Recently, the federal government announced that it will stop subsidising the prices of petroleum products by July next year. Aware of the likely implications of that policy thrust, it has put forward a plan to spend about N200 billion monthly to provide social welfare packages to those it considers as very poor Nigerians to cushion the effects of the subsidy removal.
In a previous editorial, we had argued in favour of subsidy removal if at all there is something like that. On its way to power, this administration had recognised the pervasive sleaze in the subsidy policy and made it a campaign issue to remove it for good. That the government is still talking about it six years after is proof that there is an elephant in the system that is difficult to push out.
Our contention is that even with the so-called subsidy, the prices of petroleum products have continued to gallop. And now gas has joined the league. However, if the federal government has finally decided to take the bull by the horns so as to eliminate the inherent fiscal imbalances, then we can only say better late than never.
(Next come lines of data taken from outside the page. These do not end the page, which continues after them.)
### src/rtl/mat_stream_pack.sv
// mat_stream_pack: double-buffered serial-to-parallel packer turning a row-major
// element stream into the flat packed-matrix bus (element k at [k*DATA_WIDTH +: DATA_WIDTH]).
module mat_stream_pack #(
   parameter int DATA_WIDTH = 32,
   parameter int MATRIX_DIM = 4,
   localparam int MATRIX_SIZE = MATRIX_DIM * MATRIX_DIM
) (
   input  logic                              clk,
   input  logic                              rst,
   input  logic                              s_valid,
   output logic                              s_ready,
   input  logic [DATA_WIDTH-1:0]             s_data,
   input  logic                              s_last,
   output logic                              m_valid,
   input  logic                              m_ready,
   output logic [MATRIX_SIZE*DATA_WIDTH-1:0] m_mat,
   output logic                              err
);
   localparam int IW = $clog2(MATRIX_SIZE);
   localparam int MW = MATRIX_SIZE * DATA_WIDTH;

   logic [MW-1:0] bank [2];
   logic [1:0]    full;
   logic          wr_bank, rd_bank;
   logic [IW-1:0] idx;
   logic          at_end, acc, rd;

   assign at_end  = idx == IW'(MATRIX_SIZE - 1);
   assign s_ready = !full[wr_bank];
   assign acc     = s_valid && s_ready;
   assign m_valid = full[rd_bank];
   assign m_mat   = bank[rd_bank];
   assign rd      = m_valid && m_ready;

   // a write only targets an empty bank and a read only a full one, so they never collide
   always_ff @(posedge clk) begin
      if (rst) begin
         idx     <= '0;
         wr_bank <= 1'b0;
         rd_bank <= 1'b0;
         full    <= '0;
         bank[0] <= '0;
         bank[1] <= '0;
         err     <= 1'b0;
      end else begin
         err <= acc && (s_last != at_end);
         if (acc) begin
            bank[wr_bank][idx*DATA_WIDTH +: DATA_WIDTH] <= s_data;
            idx <= (s_last || at_end) ? '0 : idx + 1'b1;
            if (s_last && at_end) begin
               full[wr_bank] <= 1'b1;
               wr_bank       <= !wr_bank;
            end
         end
         if (rd) begin
            full[rd_bank] <= 1'b0;
            rd_bank       <= !rd_bank;
         end
      end
   end
endmodule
But mindful of the economic impact the removal will have on poor citizens with an expected increase in the price of fuel and the multiplier effect on the cost of other goods and services, the minister of finance, budget, and national planning, Mrs. Zainab Ahmed, said that the government plans to disburse N5,000 palliative to an estimated 20 million to 40 million Nigerians who, in her opinion, live below the poverty line.
A rough estimate of this palliative as indicated earlier revealed that N200 billion (or N2.4 trillion for the 12 months the intervention will run) will be required for that purpose. The finance minister added a caveat when she said that the final number of expected beneficiaries will depend on the resources available after the removal of fuel subsidy.
This newspaper finds this whole proposal confusing. If, indeed, there was subsidy, then stopping it will release bulk money that will be a ready source of fund for the new policy. But if the government will look elsewhere for money to fund the palliative, it then means that the subsidy policy, ab initio, was a scam.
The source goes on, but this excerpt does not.